La collection « Polar - SF » déploie et conjugue depuis plusieurs mois une série de héros et d'univers dont les aventures passent allégrement de la plume de l'un à celle de l'autre. Ainsi Alien World, ou les enquêtes du jeune inspecteur Alex Green sur une Terre mise au banc de la Fédération des mondes extraterrestres unis — qui depuis considèrent notre belle planète comme une sorte de protectorat touristique de seconde zone. Avec G.J. Ranne (auteur du premier tome — La mâchoire du dragon), cela donnait une enquête efficace, avec un zeste d'amertume, de l'espoir et du merveilleux scientifique. Avec Morrisset aux commandes, cela donne une espèce de pogrom à l'échelle planétaire avec tueur psychopathe d'extraterrestres, héros nageant dans la déprime et bloqué à l'hôpital pendant 90% du roman, concours de massacre de victimes innocentes et de duplicité, et une conclusion des plus morne (devinez ce qu'il arrive au petit garçon incurable dont la mère a été gratuitement violée et dépecée ?).

Bref, un roman de plus signé Morrisset à déconseiller aux âmes sensibles, aux maniacodépressifs et aux lecteurs qui voudraient juste lire un bon roman de S-F pour passer le temps et s'évader de cette réalité parfois si morne et si injuste…

Maintenant que le ton est donné, il faut à présent souligner plusieurs aspects du récit de notre auteur très bien vus l'hypothèse des extraterrestres bouc-émissaires, de la décomposition de la société humaine au contact des mêmes ET, la nécropole virtuelle, la déprime du héros et les doutes qui l'accompagnent (pas constructif mais pertinent) en vis à vis de l'analyse psychologique fouillée du tueur, la cohérence générale du monde qui l'ancre comme une réalité vraisemblable dans l'esprit du lecteur. Sans oublier les points noirs qui émaillent cet univers, comme la mor suspecte d'un savant qui était à deux doigts d'offrir la propulsion interstellaire à l’humanité juste avant l'arrivée des extraterrestres, et l'énigme de la résolution Andromède. Donc de quoi nourrir votre imagination enfiévrée.
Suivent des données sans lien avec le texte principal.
`config.mk`:
```
export PLATFORM = sky130hd
export DESIGN_NAME = decoder_frame_rx
export DESIGN_NICKNAME = d
export VERILOG_FILES = /design/src/rtl/decoder_pkg.sv /design/src/rtl/decoder_rx_fifo.sv /design/src/rtl/decoder_frame_rx.sv
export SDC_FILE = /design/constraint.sdc
export NUM_CORES = 1
export LEC_CHECK = 0
export BUFFER_PORTS_ARGS = -buffer_cell sky130_fd_sc_hd__buf_2
export CAP_MARGIN = 40
export CORE_UTILIZATION = 60
export CTS_BUF_LIST = sky130_fd_sc_hd__clkbuf_16
export CTS_CLUSTER_DIAMETER = 80
export DETAILED_ROUTE_END_ITERATION = 8
export PLACE_DENSITY_LB_ADDON = 0.08
export SYNTH_ARGS = -nofsm -noshare
export SYNTH_HDL_FRONTEND = slang
export SYNTH_HIERARCHICAL = 1
export SYNTH_SLANG_ARGS = --single-unit
```
`constraint.sdc`:
```
create_clock -name clock -period 4.63 [get_ports clock]
set_input_delay 0 -clock clock [delete_from_list [all_inputs] [get_ports clock]]
set_output_delay 0 -clock clock [all_outputs]
set_load 0.02 [all_outputs]
```
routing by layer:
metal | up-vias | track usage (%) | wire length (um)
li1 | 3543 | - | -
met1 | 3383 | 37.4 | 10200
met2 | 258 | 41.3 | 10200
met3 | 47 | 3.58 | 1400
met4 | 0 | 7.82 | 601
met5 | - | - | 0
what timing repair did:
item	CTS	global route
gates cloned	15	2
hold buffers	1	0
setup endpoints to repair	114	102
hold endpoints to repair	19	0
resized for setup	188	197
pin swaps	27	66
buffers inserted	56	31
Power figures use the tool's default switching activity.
`src/rtl/mc_control_pkg.sv`:
```
// Shared encodings for the multicycle MIPS controller: opcodes, ALU codes,
// state encodings, datapath select codes, trap causes and the control word.
package mc_control_pkg;

   localparam logic [5:0] OP_RTYPE = 6'h00;
   localparam logic [5:0] OP_J     = 6'h02;
   localparam logic [5:0] OP_JAL   = 6'h03;
   localparam logic [5:0] OP_BEQ   = 6'h04;
   localparam logic [5:0] OP_BNE   = 6'h05;
   localparam logic [5:0] OP_ADDI  = 6'h08;
   localparam logic [5:0] OP_ORI   = 6'h0D;
   localparam logic [5:0] OP_LW    = 6'h23;
   localparam logic [5:0] OP_SW    = 6'h2B;

   localparam logic [3:0] ALU_OR    = 4'b0001;
   localparam logic [3:0] ALU_add   = 4'b0010;
   localparam logic [3:0] ALU_sub   = 4'b0110;
   localparam logic [3:0] ALU_undef = 4'b1111;

   typedef enum logic [3:0] {
      MC_S_RESET    = 4'd0,
      MC_S_FETCH    = 4'd1,
      MC_S_DECODE   = 4'd2,
      MC_S_MEMADR   = 4'd3,
      MC_S_MEMRD    = 4'd4,
      MC_S_MEMWB    = 4'd5,
      MC_S_MEMWR    = 4'd6,
      MC_S_EXEC     = 4'd7,
      MC_S_ALUWB    = 4'd8,
      MC_S_IMMEX    = 4'd9,
      MC_S_IMMWB    = 4'd10,
      MC_S_BRANCH   = 4'd11,
      MC_S_JUMP     = 4'd12,
      MC_S_JAL_LINK = 4'd13,
      MC_S_TRAP     = 4'd15
   } mc_state_e;

   localparam logic [1:0] SRCB_REGB  = 2'b00;
   localparam logic [1:0] SRCB_FOUR  = 2'b01;
   localparam logic [1:0] SRCB_IMM   = 2'b10;
   localparam logic [1:0] SRCB_IMMSH = 2'b11;

   localparam logic [1:0] PCSRC_ALU    = 2'b00;
   localparam logic [1:0] PCSRC_ALUOUT = 2'b01;
   localparam logic [1:0] PCSRC_JUMP   = 2'b10;

   localparam logic [1:0] TRAP_NONE    = 2'b00;
   localparam logic [1:0] TRAP_ILLEGAL = 2'b01;
   localparam logic [1:0] TRAP_TIMEOUT = 2'b10;

   // fetch and retire_rdy mark outputs that are qualified by mem_ready
   typedef struct packed {
      logic       pcwrite;
      logic       pcwritecond;
      logic       invertzero;
      logic       iord;
      logic       memread;
      logic       memwrite;
      logic       memtoreg;
      logic       regdst;
      logic       regwrite;
      logic       alusrca;
      logic [1:0] alusrcb;
      logic [1:0] pcsrc;
      logic [3:0] aluop;
      logic       rtype;
      logic       retire;
      logic       retire_rdy;
      logic       fetch;
      logic       trap;
`ifdef MC_JAL_EN
      logic       link;
`endif
   } mc_ctrl_t;

endpackage

```
`src/rtl/mc_wait_timer.sv`:
```
// Memory-wait watchdog: down-counter reloaded on clr, decremented on en,
// expire asserted at terminal count (MEM_TIMEOUT-1 waited cycles elapsed).
module mc_wait_timer #(
   parameter int MEM_TIMEOUT = 16,
   parameter int TMO_W       = 8
) (
   input  logic clk,
   input  logic rst_n,
   input  logic clr,
   input  logic en,
   output logic expire
);

   localparam logic [TMO_W-1:0] LOAD_VAL = TMO_W'(MEM_TIMEOUT - 1);

   logic [TMO_W-1:0] cnt_q, cnt_d;

   always_comb begin
      cnt_d = cnt_q;
      if (clr)
         cnt_d = LOAD_VAL;
      else if (en && (cnt_q != '0))
         cnt_d = cnt_q - TMO_W'(1);
   end

   always_ff @(posedge clk or negedge rst_n) begin
      if (!rst_n)
         cnt_q <= LOAD_VAL;
      else
         cnt_q <= cnt_d;
   end

   assign expire = (cnt_q == '0);

endmodule

```
`src/rtl/mc_control.sv`:
```
// Multicycle MIPS control FSM (Moore, registered control word).
// Define MC_JAL_EN to add the JAL_LINK state and the link output.
//
//  state    | meaning
//  RESET    | post-reset idle cycle, all outputs low
//  FETCH    | read instruction, PC+4; waits on mem_ready
//  DECODE   | precompute branch target, dispatch on opcode
//  MEMADR   | compute load/store address
//  MEMRD    | load data read; waits on mem_ready
//  MEMWB    | write loaded data to rt, retire
//  MEMWR    | store write; waits on mem_ready, retires on it
//  EXEC     | R-type ALU op (funct decoded downstream)
//  ALUWB    | write ALU result to rd, retire
//  IMMEX    | ADDI/ORI ALU op with immediate
//  IMMWB    | write ALU result to rt, retire
//  BRANCH   | BEQ/BNE compare and conditional PC load, retire
//  JUMP     | J target load, retire
//  JAL_LINK | JAL target load plus $31 link, retire (MC_JAL_EN only)
//  TRAP     | sticky fault, left only by reset
module mc_control
   import mc_control_pkg::*;
#(
   parameter int ALUOP_W     = 4,
   parameter int MEM_TIMEOUT = 16,
   parameter int TMO_W       = 8
) (
   input  logic               clk,
   input  logic               rst_n,
   input  logic [5:0]         opcode,
   input  logic               mem_ready,
   output logic               pcwrite,
   output logic               pcwritecond,
   output logic               invertzero,
   output logic               iord,
   output logic               memread,
   output logic               memwrite,
   output logic               irwrite,
   output logic               memtoreg,
   output logic               regdst,
   output logic               regwrite,
   output logic               alusrca,
   output logic [1:0]         alusrcb,
   output logic [1:0]         pcsrc,
   output logic [ALUOP_W-1:0] aluop,
   output logic               rtype,
   output logic               retire,
   output logic               trap,
   output logic [1:0]         trap_cause,
`ifdef MC_JAL_EN
   output logic               link,
`endif
   output logic [3:0]         state
);

   mc_state_e  state_q, state_d;
   mc_ctrl_t   ctrl_q, ctrl_d;
   logic [1:0] cause_q, cause_d;
   logic       waiting, tmo_en, tmo_expire;

   assign waiting = (state_q == MC_S_FETCH) || (state_q == MC_S_MEMRD) ||
                    (state_q == MC_S_MEMWR);
   assign tmo_en  = waiting && !mem_ready;

   mc_wait_timer #(
      .MEM_TIMEOUT (MEM_TIMEOUT),
      .TMO_W       (TMO_W)
   ) u_wait_timer (
      .clk    (clk),
      .rst_n  (rst_n),
      .clr    (!tmo_en),
      .en     (tmo_en),
      .expire (tmo_expire)
   );

   always_comb begin
      state_d = state_q;
      cause_d = cause_q;
      case (state_q)
         MC_S_RESET:  state_d = MC_S_FETCH;
         MC_S_FETCH: begin
            if (mem_ready)
               state_d = MC_S_DECODE;
            else if (tmo_expire) begin
               state_d = MC_S_TRAP;
               cause_d = TRAP_TIMEOUT;
            end
         end
         MC_S_DECODE: begin
            case (opcode)
               OP_LW, OP_SW:    state_d = MC_S_MEMADR;
               OP_RTYPE:        state_d = MC_S_EXEC;
               OP_ADDI, OP_ORI: state_d = MC_S_IMMEX;
               OP_BEQ, OP_BNE:  state_d = MC_S_BRANCH;
               OP_J:            state_d = MC_S_JUMP;
`ifdef MC_JAL_EN
               OP_JAL:          state_d = MC_S_JAL_LINK;
`endif
               default: begin
                  state_d = MC_S_TRAP;
                  cause_d = TRAP_ILLEGAL;
               end
            endcase
         end
         MC_S_MEMADR: begin
            if (opcode == OP_LW)
               state_d = MC_S_MEMRD;
            else if (opcode == OP_SW)
               state_d = MC_S_MEMWR;
            else begin
               state_d = MC_S_TRAP;
               cause_d = TRAP_ILLEGAL;
            end
         end
         MC_S_MEMRD, MC_S_MEMWR: begin
            if (mem_ready)
               state_d = (state_q == MC_S_MEMRD) ? MC_S_MEMWB : MC_S_FETCH;
            else if (tmo_expire) begin
               state_d = MC_S_TRAP;
               cause_d = TRAP_TIMEOUT;
            end
         end
         MC_S_EXEC:   state_d = MC_S_ALUWB;
         MC_S_IMMEX:  state_d = MC_S_IMMWB;
         MC_S_MEMWB, MC_S_ALUWB, MC_S_IMMWB,
         MC_S_BRANCH, MC_S_JUMP: state_d = MC_S_FETCH;
`ifdef MC_JAL_EN
         MC_S_JAL_LINK: state_d = MC_S_FETCH;
`endif
         MC_S_TRAP:   state_d = MC_S_TRAP;
         default: begin
            state_d = MC_S_TRAP;
            cause_d = TRAP_ILLEGAL;
         end
      endcase
   end

   // control word is decoded from the next state so outputs leave a flop
   always_comb begin
      ctrl_d = '0;
      if ((state_d != MC_S_RESET) && (state_d != MC_S_TRAP))
         ctrl_d.aluop = ALU_undef;
      case (state_d)
         MC_S_FETCH: begin
            ctrl_d.memread = 1'b1;
            ctrl_d.alusrcb = SRCB_FOUR;
            ctrl_d.aluop   = ALU_add;
            ctrl_d.pcsrc   = PCSRC_ALU;
            ctrl_d.fetch   = 1'b1;
         end
         MC_S_DECODE: begin
            ctrl_d.alusrcb = SRCB_IMMSH;
            ctrl_d.aluop   = ALU_add;
         end
         MC_S_MEMADR: begin
            ctrl_d.alusrca = 1'b1;
            ctrl_d.alusrcb = SRCB_IMM;
            ctrl_d.aluop   = ALU_add;
         end
         MC_S_MEMRD: begin
            ctrl_d.memread = 1'b1;
            ctrl_d.iord    = 1'b1;
         end
         MC_S_MEMWB: begin
            ctrl_d.regwrite = 1'b1;
            ctrl_d.memtoreg = 1'b1;
            ctrl_d.retire   = 1'b1;
         end
         MC_S_MEMWR: begin
            ctrl_d.memwrite   = 1'b1;
            ctrl_d.iord       = 1'b1;
            ctrl_d.retire_rdy = 1'b1;
         end
         MC_S_EXEC: begin
            ctrl_d.alusrca = 1'b1;
            ctrl_d.alusrcb = SRCB_REGB;
            ctrl_d.rtype   = 1'b1;
         end
         MC_S_ALUWB: begin
            ctrl_d.regdst   = 1'b1;
            ctrl_d.regwrite = 1'b1;
            ctrl_d.retire   = 1'b1;
         end
         MC_S_IMMEX: begin
            ctrl_d.alusrca = 1'b1;
            ctrl_d.alusrcb = SRCB_IMM;
            ctrl_d.aluop   = (opcode == OP_ORI) ? ALU_OR : ALU_add;
         end
         MC_S_IMMWB: begin
            ctrl_d.regwrite = 1'b1;
            ctrl_d.retire   = 1'b1;
         end
         MC_S_BRANCH: begin
            ctrl_d.alusrca     = 1'b1;
            ctrl_d.alusrcb     = SRCB_REGB;
            ctrl_d.aluop       = ALU_sub;
            ctrl_d.pcwritecond = 1'b1;
            ctrl_d.pcsrc       = PCSRC_ALUOUT;
            ctrl_d.invertzero  = (opcode == OP_BNE);
            ctrl_d.retire      = 1'b1;
         end
         MC_S_JUMP: begin
            ctrl_d.pcwrite = 1'b1;
            ctrl_d.pcsrc   = PCSRC_JUMP;
            ctrl_d.retire  = 1'b1;
         end
`ifdef MC_JAL_EN
         MC_S_JAL_LINK: begin
            ctrl_d.pcwrite  = 1'b1;
            ctrl_d.pcsrc    = PCSRC_JUMP;
            ctrl_d.regwrite = 1'b1;
            ctrl_d.link     = 1'b1;
            ctrl_d.retire   = 1'b1;
         end
`endif
         MC_S_TRAP:  ctrl_d.trap = 1'b1;
         default:    ctrl_d.trap = 1'b0;
      endcase
   end

   always_ff @(posedge clk or negedge rst_n) begin
      if (!rst_n) begin
         state_q <= MC_S_RESET;
         cause_q <= TRAP_NONE;
         ctrl_q  <= '0;
      end else begin
         state_q <= state_d;
         cause_q <= cause_d;
         ctrl_q  <= ctrl_d;
      end
   end

   assign pcwrite     = ctrl_q.pcwrite | (ctrl_q.fetch & mem_ready);
   assign irwrite     = ctrl_q.fetch & mem_ready;
   assign retire      = ctrl_q.retire | (ctrl_q.retire_rdy & mem_ready);
   assign pcwritecond = ctrl_q.pcwritecond;
   assign invertzero  = ctrl_q.invertzero;
   assign iord        = ctrl_q.iord;
   assign memread     = ctrl_q.memread;
   assign memwrite    = ctrl_q.memwrite;
   assign memtoreg    = ctrl_q.memtoreg;
   assign regdst      = ctrl_q.regdst;
   assign regwrite    = ctrl_q.regwrite;
   assign alusrca     = ctrl_q.alusrca;
   assign alusrcb     = ctrl_q.alusrcb;
   assign pcsrc       = ctrl_q.pcsrc;
   assign aluop       = ALUOP_W'(ctrl_q.aluop);
   assign rtype       = ctrl_q.rtype;
   assign trap        = ctrl_q.trap;
   assign trap_cause  = cause_q;
   assign state       = state_q;
`ifdef MC_JAL_EN
   assign link        = ctrl_q.link;
`endif

endmodule

```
Bien sûr, il y a les sempiternels « cadavres qui se vident » dont Morrisset se fait une spécialité (auquel il faudra désormais ajouter les « pendaisons grossièrement érotiques » et un troisième délice du même genre), une conclusion trop rapide, le cliché du tueur conditionné, une quête de Green sur l'identité d'un collègue décédé sous ordres qui fait un tantinet rallonge et, surtout, des extraterrestres pas suffisamment malins pour consulter le chapitre criminologie et psychologie des tueurs psychopathes pour capturer un assassin dans leurs propres installations (mais ce n'est peut-être qu’une manœuvre politique de plus…).

Au total, je reste plutôt admiratif devant la qualité de l'écriture de Morrisset, même si plusieurs de ses motifs récurrents rendent l'immersion dans son imaginaire déplaisant sauf à se délecter (à la brussolienne) de la noirceur et de la misère de l'âme humaine.